Corn can grow in many places but from a nutritional point of view, its fiber benefits are offset by its poor vitamin content.

Deficiencies in vitamin A cause eye diseases, including blindness, in 40 million children annually, and increased health risks for about 250 million people, mostly in developing countries.

It makes sense to find ways to improve corn planting so that corn with more nutritional value will be in use and a team of researchers say they have done just that. This is not genetic modification of corn, this is a tool that analyzes "the genetic makeup of corn that will enable developing countries to identify and increase cultivation of corn that has naturally high levels of vitamin A precursors," says Ed Buckler, a co-leader of the research team from the U.S. Department of Agriculture, Agricultural Research Service and Cornell University.

Corn is the dominant subsistence crop in sub-Saharan Africa and Latin America, where 17 to 30 percent of children under age five are vitamin A deficient, says Buckler. Because corn is consumed for all three meals a day in much of Africa, it is a good target for vitamin biofortification, he added.

Since corn is already an essential part of the diets of hundreds of millions of people around the world, regular consumption of corn high in vitamin A precursors, which are converted in the human body into vitamin A, would reduce their chances of developing vitamin A deficiencies and associated health problems.

Corn has a wide degree of genetic diversity so knowing which types are best for nutrition is difficult for residents in third world countries.

"In a field of thousands of ears of corn, each ear has a slightly different genetic makeup and resulting differences in physical characteristics, including levels of vitamin A precursors -- just like every person in a crowd has a slightly different genetic makeup and associated physiological differences," explains James Collins, assistant director for the Biological Sciences Directorate at NSF. But only a very small percentage of corn crops are genetically programmed to have naturally high levels of vitamin A precursors, and these high-vitamin ears cannot be identified merely by visual inspection. "Therefore, identifying crops that have high levels of vitamin A precursors has traditionally been like finding a needle in a haystack."

But the team led by Buckler and Torbert Rocheford of the University of Illinois has significantly simplified the task of sifting through that proverbial haystack. They did so by identifying genetic markers in corn that are associated with high levels of vitamin A precursors. These markers can be used by "scientists working in very basic labs in developing countries to quickly screen for local corn strains that are high in vitamin A precursors," says Buckler. Then, these high-vitamin strains may be bred, cultivated and consumed by local people.

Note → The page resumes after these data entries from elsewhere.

File: config.mk
export PLATFORM = sky130hd
export DESIGN_NAME = cu_fsm_flat
export DESIGN_NICKNAME = d
export VERILOG_FILES = /design/src/rtl/cu_fsm_if.sv /design/src/rtl/cu_fsm.sv /design/src/flat_wrapper.sv
export SDC_FILE = /design/constraint.sdc
export NUM_CORES = 1
export LEC_CHECK = 0
export BUFFER_PORTS_ARGS = -buffer_cell sky130_fd_sc_hd__buf_4
export CAP_MARGIN = 20
export CORE_AREA = 2 2 39 41
export DETAILED_ROUTE_END_ITERATION = 16
export DIE_AREA = 0 0 41 43
export PLACE_DENSITY = 0.57
export SETUP_SLACK_MARGIN = 0.1
export SLEW_MARGIN = 40
export SYNTH_ARGS = -nofsm -noshare
export SYNTH_HDL_FRONTEND = slang
export SYNTH_SLANG_ARGS = --single-unit
File: constraint.sdc
create_clock -name CLK -period 2.2 [get_ports CLK]
set_input_delay 0.33 -clock CLK [delete_from_list [all_inputs] [get_ports CLK]]
set_output_delay 0.33 -clock CLK [all_outputs]
set_load 0.02 [all_outputs]
File: src/rtl/cu_fsm_if.sv
// Signal bundle between the OTTER control-unit sequencer and its surroundings:
// instruction fields and interrupt inputs in, datapath/CSR write strobes out.
interface cu_fsm_if;
    logic [6:0] opcode;
    logic [2:0] func3;
    logic       intr;
    logic       mie;
    logic       pcWrite;
    logic       regWrite;
    logic       memWE2;
    logic       memRDEN1;
    logic       memRDEN2;
    logic       reset;
    logic       csr_WE;
    logic       int_taken;
    logic       mret_exec;

    modport master (
        output opcode, func3, intr, mie,
        input  pcWrite, regWrite, memWE2, memRDEN1, memRDEN2,
               reset, csr_WE, int_taken, mret_exec
    );

    modport slave (
        input  opcode, func3, intr, mie,
        output pcWrite, regWrite, memWE2, memRDEN1, memRDEN2,
               reset, csr_WE, int_taken, mret_exec
    );
endinterface

File: src/rtl/cu_fsm.sv
// Multi-cycle OTTER control sequencer: FETCH/EXEC (+WB for loads), with an
// interrupt-entry cycle inserted only at instruction boundaries.
module cu_fsm (
    input  logic     CLK,
    input  logic     RST,
    cu_fsm_if.slave  bus
);
    typedef enum logic [2:0] {
        ST_INIT,
        ST_FETCH,
        ST_EXEC,
        ST_WB,
        ST_INTR
    } state_t;

    localparam logic [6:0] OPC_LOAD   = 7'b0000011;
    localparam logic [6:0] OPC_STORE  = 7'b0100011;
    localparam logic [6:0] OPC_BRANCH = 7'b1100011;
    localparam logic [6:0] OPC_LUI    = 7'b0110111;
    localparam logic [6:0] OPC_AUIPC  = 7'b0010111;
    localparam logic [6:0] OPC_JAL    = 7'b1101111;
    localparam logic [6:0] OPC_JALR   = 7'b1100111;
    localparam logic [6:0] OPC_OP_IMM = 7'b0010011;
    localparam logic [6:0] OPC_OP     = 7'b0110011;
    localparam logic [6:0] OPC_SYSTEM = 7'b1110011;

    state_t state_q, state_d;
    logic   intr_pend_q, intr_pend_d;
    logic   take_intr;

    logic pc_write, reg_write, mem_we2, mem_rden1, mem_rden2;
    logic reset_o, csr_we, int_taken, mret_exec;

    always_ff @(posedge CLK or posedge RST) begin
        if (RST) begin
            state_q     <= ST_INIT;
            intr_pend_q <= 1'b0;
        end else begin
            state_q     <= state_d;
            intr_pend_q <= intr_pend_d;
        end
    end

    // mie is sampled in the deciding cycle, so an MRET restoring it does not divert itself.
    assign take_intr = intr_pend_q & bus.mie;

    // A new request on the edge leaving INTR wins over the clear.
    assign intr_pend_d = bus.intr | (intr_pend_q & (state_q != ST_INTR));

    always_comb begin
        state_d   = state_q;
        pc_write  = 1'b0;
        reg_write = 1'b0;
        mem_we2   = 1'b0;
        mem_rden1 = 1'b0;
        mem_rden2 = 1'b0;
        reset_o   = 1'b0;
        csr_we    = 1'b0;
        int_taken = 1'b0;
        mret_exec = 1'b0;

        case (state_q)
            ST_INIT: begin
                reset_o = 1'b1;
                state_d = ST_FETCH;
            end

            ST_FETCH: begin
                mem_rden1 = 1'b1;
                state_d   = ST_EXEC;
            end

            ST_EXEC: begin
                state_d = take_intr ? ST_INTR : ST_FETCH;
                case (bus.opcode)
                    OPC_LOAD: begin
                        mem_rden2 = 1'b1;
                        state_d   = ST_WB;
                    end
                    OPC_STORE: begin
                        mem_we2  = 1'b1;
                        pc_write = 1'b1;
                    end
                    OPC_BRANCH: pc_write = 1'b1;
                    OPC_LUI, OPC_AUIPC, OPC_JAL, OPC_JALR, OPC_OP_IMM, OPC_OP: begin
                        reg_write = 1'b1;
                        pc_write  = 1'b1;
                    end
                    OPC_SYSTEM: begin
                        pc_write = 1'b1;
                        if (bus.func3 == 3'b000) begin
                            mret_exec = 1'b1;
                        end else begin
                            csr_we    = 1'b1;
                            reg_write = 1'b1;
                        end
                    end
                    default: pc_write = 1'b1;
                endcase
            end

            ST_WB: begin
                reg_write = 1'b1;
                pc_write  = 1'b1;
                state_d   = take_intr ? ST_INTR : ST_FETCH;
            end

            ST_INTR: begin
                int_taken = 1'b1;
                pc_write  = 1'b1;
                state_d   = ST_FETCH;
            end

            default: state_d = ST_INIT;
        endcase
    end

    assign bus.pcWrite   = pc_write;
    assign bus.regWrite  = reg_write;
    assign bus.memWE2    = mem_we2;
    assign bus.memRDEN1  = mem_rden1;
    assign bus.memRDEN2  = mem_rden2;
    assign bus.reset     = reset_o;
    assign bus.csr_WE    = csr_we;
    assign bus.int_taken = int_taken;
    assign bus.mret_exec = mret_exec;
endmodule

File: src/flat_wrapper.sv
// flat-port wrapper written by rule: the top's interface ports become plain ports
module cu_fsm_flat 
  (CLK, RST, bus_opcode, bus_func3, bus_intr, bus_mie, bus_pcWrite, bus_regWrite, bus_memWE2, bus_memRDEN1, bus_memRDEN2, bus_reset, bus_csr_WE, bus_int_taken, bus_mret_exec);
  cu_fsm_if bus_i ();
  input  logic CLK;
  input  logic RST;
  input wire logic [$bits(bus_i.opcode)-1:0] bus_opcode;
  input wire logic [$bits(bus_i.func3)-1:0] bus_func3;
  input wire logic [$bits(bus_i.intr)-1:0] bus_intr;
  input wire logic [$bits(bus_i.mie)-1:0] bus_mie;
  output wire logic [$bits(bus_i.pcWrite)-1:0] bus_pcWrite;
  output wire logic [$bits(bus_i.regWrite)-1:0] bus_regWrite;
  output wire logic [$bits(bus_i.memWE2)-1:0] bus_memWE2;
  output wire logic [$bits(bus_i.memRDEN1)-1:0] bus_memRDEN1;
  output wire logic [$bits(bus_i.memRDEN2)-1:0] bus_memRDEN2;
  output wire logic [$bits(bus_i.reset)-1:0] bus_reset;
  output wire logic [$bits(bus_i.csr_WE)-1:0] bus_csr_WE;
  output wire logic [$bits(bus_i.int_taken)-1:0] bus_int_taken;
  output wire logic [$bits(bus_i.mret_exec)-1:0] bus_mret_exec;
  assign bus_i.opcode = bus_opcode;
  assign bus_i.func3 = bus_func3;
  assign bus_i.intr = bus_intr;
  assign bus_i.mie = bus_mie;
  assign bus_pcWrite = bus_i.pcWrite;
  assign bus_regWrite = bus_i.regWrite;
  assign bus_memWE2 = bus_i.memWE2;
  assign bus_memRDEN1 = bus_i.memRDEN1;
  assign bus_memRDEN2 = bus_i.memRDEN2;
  assign bus_reset = bus_i.reset;
  assign bus_csr_WE = bus_i.csr_WE;
  assign bus_int_taken = bus_i.int_taken;
  assign bus_mret_exec = bus_i.mret_exec;
  cu_fsm u_core (.CLK(CLK), .RST(RST), .bus(bus_i));
endmodule
==> results.yml <==
setup_path:
  critical_path_required_ns: 1.87
  cp-start-kind: "flop"
  cpPeakStageDelay_ns: 0.54
  crit_chain: "nand2b_4 -> or4_4 -> nor4_4 -> buf_4"
  arrival_ns: 1.70
  cp_slowest_cell: "or4_4"
  setup.worst_path.class: "flop to output port"
  end_kind: "output port"
  worstRegToRegCells: 2
  cp_max_fo: 6
layout:
  post-route-util: 0.410
  antenna_cells: 0
  fin_area_um2: 567
  syn2layout_area_growth_pct: 61.2
  final_cell_mix: "buf_4 (22), nor3_1 (5), nor2_1 (4)"
  layout_commonest_cell: "buf_4"
  layout-drive-gt1-share: 0.477
  nets: 81
sta:
  hold_viol: 0
  period_share: 0.921
  report.final.setup_viol: 0
  finalMaxSlewViolations: 0
  rsz0062_at_grt: "no"
  worstMarginPinSlew_ns: 0.358
  setup_tns_ns: 0
  relSlewSlack: 0.759
  skew_ns: 0.000331
  finalCriticalPeriod_ns: 2.03
  fmax_ghz: 0.494
placed_design:
  gp_congestion: 0.708
  dp_hpwl_um: 687
  placed_area_um2: 533
  io_buffers: 22
power:
  peakVddDrop_v: 0.000412
  p_seq_frac: 0.291
  sw_frac_of_total: 0.427
  intPower_mw: 0.282
  p_comb_frac: 0.526
  clock_power_share: 0.183
  p_per_area_nw_per_um2: 870
  netSwitchingPower_mw: 0.211
  power_leakage_nw: 0.267
drt:
  ant_nets: 0
  dr.pass1.iters: 4
  drc: 0
  via_per_inst: 4.73
  drt_wl_total_um: 864
  num_vias: 383
  wl_per_cell_um: 10.7
  drt_first_iter_violations: 5
yosys:
  ys_warn_count: 0
  syn_area_um2: 352
  synth_fp_nets: 54
  synth_top_area_frac: 0.285
  synth_cell_type_count: 24
  synthCells: 40
  yosys-top-cells-area: "dfrtp_1 (28%), nand4bb_4 (7.8%), nor3_1 (7.1%)"
  synth_top_area_cell: "dfrtp_1"
  avgSynthCellArea_um2: 8.79
  yosysSeqAreaShare: 0.285
  synth-seq-cells: 4
job:
  maxCapViolCount: 0
global_routing:
  grt_pass1_wl_um: 1390
  grtUsageTotal: 0.112
  grt-ovfl-total: 0
  antenna_found_initial: 0
  grt_max_degree: 10
  grt_pass1_vias: 362
clock_network:
  clock_latency_ns: 0.23
  h-tree-depth: 1
  clkTransAtPathRegs_ns: 0.04
  postCtsSetupRepairBufs: 0
  clockRootBuffer: "clkbuf_4"
  cts_max_path_buffers: 2
  cts-buffers-inserted: 3
  clkSinkCount: 4
  cts_tree: "built"
die:
  rows: 14
  die_area_um2: 1760
  core_area_um2: 1380
  io_pins: 23
  die_w_um: 41
  start_util: 0.254
  die_h_um: 43
hold_path:
  worst_hold_path_type: "primary input to flop"
  hold_depth: 2
outcome:
  status: "finished clean"
-- cells by family (layout without fill, tap and decap cells) --
logic type / Yosys count / count (layout) / synth area share
and+or+nand+nor: 27 / 27 / 0.566
AOI/OAI and AO/OA: 6 / 6 / 0.117
buffers and inverters: 3 / 28 / 0.0320
DFF: 4 / 4 / 0.285
-- worst max-delay path, delay by kind of cell, from the launching register on --
family	cells	cell delay (ns)
simple gates	3	0.86
buf+inv	1	0.18
flops	1	0.43
-- path summary, 6_finish.rpt --
path                                     from                  to  slack, ns
min in group asynchronous                 RST   u_core.state_q[1]       0.55
min reg2reg                u_core.intr_pend_q  u_core.intr_pend_q       0.47
max reg2reg                 u_core.state_q[0]   u_core.state_q[2]       1.13
min                                  bus_intr  u_core.intr_pend_q       0.28
max                         u_core.state_q[2]       bus_mret_exec       0.17
max in group asynchronous                 RST   u_core.state_q[2]       1.49
-- registers in the layout (all words and copies together) (netlist names) --
register	flops
u_core.intr_pend_q	1
u_core.state_q	3
-- Yosys cell counts --
library cell	count
or4_4	1
or2_2	1
nor2_1	4
a21oi_1	1
inv_1	2
and4b_1	1
nor3_1	5
a21o_1	2
nor4_4	1
nand2_1	3
nor4_1	1
dfrtp_1	4
o2111ai_1	1
or3_1	1
nand4bb_4	1
nor2b_1	1
nor3b_1	2
and3_1	1
nand3_1	2
nand2b_4	1
or4_1	1
clkbuf_1	1
o21ai_0	1
o31ai_1	1
-- stage by stage --
stage	instances	hold slack (ns)	total power, mW	setup WS [ns]
final	81	0.276	0.493	0.174
after global routing	81	0.275	0.533	0.105
after CTS	81	0.274	0.495	0.159
after detailed placement	77	0.231	0.400	0.341
after global placement	77	0.231	0.401	0.353
after floorplan	40	0.0961	0.294	0.442
-- power by group through the flow --
stage / combinational [mW] / clock (mW) / sequential (mW)
after floorplan: 0.176 / 0 / 0.119
after global placement: 0.258 / 0 / 0.144
after detailed placement: 0.258 / 0 / 0.143
after CTS: 0.262 / 0.0916 / 0.141
after global routing: 0.284 / 0.0987 / 0.150
final: 0.259 / 0.0904 / 0.143
-- area by class of cell --
class | count | area [µm²]
clock buffer | 3 | 22.5
sequential | 4 | 101
tap | 16 | 20.0
inverter | 2 | 7.51
multi-input combinational | 33 | 240
fill | 143 | 817
timing repair buffer | 23 | 175
-- metal layers --
layer,wire [µm],global-route usage
met3,43,0.0314
met2,429,0.153
met1,391,0.163
met5,0,0
met4,0,0.0400
-- repair_timing --
item | CTS | global route
hold buffers | 1 | 0
hold endpoints to repair | 4 | 0
setup endpoints to repair | 0 | 1
gates resized for setup | 0 | 1
Note: power is estimated with default switching activity, not from simulation.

Buckler says that his team's method for analyzing the genetic makeup of corn is "much simpler and faster and up to 1,000-fold cheaper" than running the types of chemical tests that were previously available for identifying corn high in vitamin A precursors. He expects it to significantly accelerate the vitamin biofortification of corn crops.

The Buckler and Rocheford team is currently working with various international organizations, such as CIMMYT (the International Maize and Wheat Improvement Center) and the International Institute for Tropical Agriculture, to help train plant breeders in developing countries to use their techniques.

Buckler says that this new method of increasing cultivation of high-vitamin corn was made possible by recent breakthroughs in statistical analyses and the advent of rapid DNA sequencers -- instruments that are used to automate genetic profiling of crops. The researchers expect this new method to have broad applications beyond corn improvement.